Friday, 12 April, 2024

Water-based paints contain potentially hazardous chemicals

Water-based paints are typically considered ‘greener’ and less smelly than solvent-based options, and they are often advertised as containing little-to-no volatile organic compounds (VOCs). But according to new research published in the journal Environmental Science & Technology Letters, some of these paints do contain compounds that are considered VOCs, along with other chemicals of emerging concern.

Paint consists of four ingredients: pigments, binders, additives and a liquid. If the liquid is water — as in latex and some acrylic paints — it’s classified as a water-based paint, rather than solvent-based. Historically, solvent-based paints were easy to apply and durable, though they released foul-smelling VOCs into the air both during and after application, stinking up a newly painted room. These airborne VOCs can cause respiratory irritation and headaches, among other potential health problems, especially in high concentrations or over long periods of time.

Tsinghua University’s Ying Xu and colleagues wanted to understand more about the formulations of water-based paints, which are often labelled as zero- or low-VOC (the team acknowledges that there are differing definitions of what constitutes a VOC, some of which are stricter than others). They collected 40 water-based paints from around the world, all ranked among the top 70 most-sold brands. Both dry and wet samples were analysed by gas chromatography–mass spectrometry to determine their composition.

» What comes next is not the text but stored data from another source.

$ cat config.mk
export PLATFORM = sky130hd
export DESIGN_NAME = word_uart_tx
export DESIGN_NICKNAME = d
export VERILOG_FILES = /design/src/rtl/word_uart_tx.sv
export SDC_FILE = /design/constraint.sdc
export NUM_CORES = 1
export LEC_CHECK = 0
export CAP_MARGIN = 15
export CORE_UTILIZATION = 52
export CTS_CLUSTER_DIAMETER = 60
export CTS_CLUSTER_SIZE = 12
export DETAILED_ROUTE_END_ITERATION = 8
export GPL_TIMING_DRIVEN = 0
export PLACE_DENSITY_LB_ADDON = 0.05
export RECOVER_POWER = 25
export SKIP_CTS_REPAIR_TIMING = 1
export SLEW_MARGIN = 15
export SYNTH_ARGS = -nofsm -noshare
export SYNTH_HDL_FRONTEND = slang
export SYNTH_SLANG_ARGS = --single-unit
$ cat constraint.sdc
create_clock -name clk -period 2.7 [get_ports clk]
set_clock_uncertainty 0.1 [all_clocks]
set_input_delay 0.27 -clock clk [delete_from_list [all_inputs] [get_ports clk]]
set_output_delay 0.27 -clock clk [all_outputs]
set_load 0.02 [all_outputs]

The team identified 20 semi-volatile organic compounds in the tested samples, in concentrations ranging from 10 to 35,000 parts per million. While less likely to be in a gaseous form, these can still persist indoors for years, often incorporated into dust.

Endocrine-disrupting phthalates, which act as binders, were largely absent in the tested paints. However, several phthalate-replacement chemicals were detected — their toxicities are still being assessed. Furthermore, nearly half the analysed samples contained measurable amounts of isothiazolinones — preservatives that have been linked to skin irritation and asthmatic symptoms.

Finally, in 24 of the wet paint samples advertised as either zero- or low-VOC, 11 different VOCs were detected at concentrations up to 20,000 parts per million. The researchers noted that these concentrations represent the chemical composition within the paint, not the air, so further studies are required to understand how much of these potentially hazardous compounds become airborne as painted surfaces are drying. This work could allow for the design of safer paint products in the future.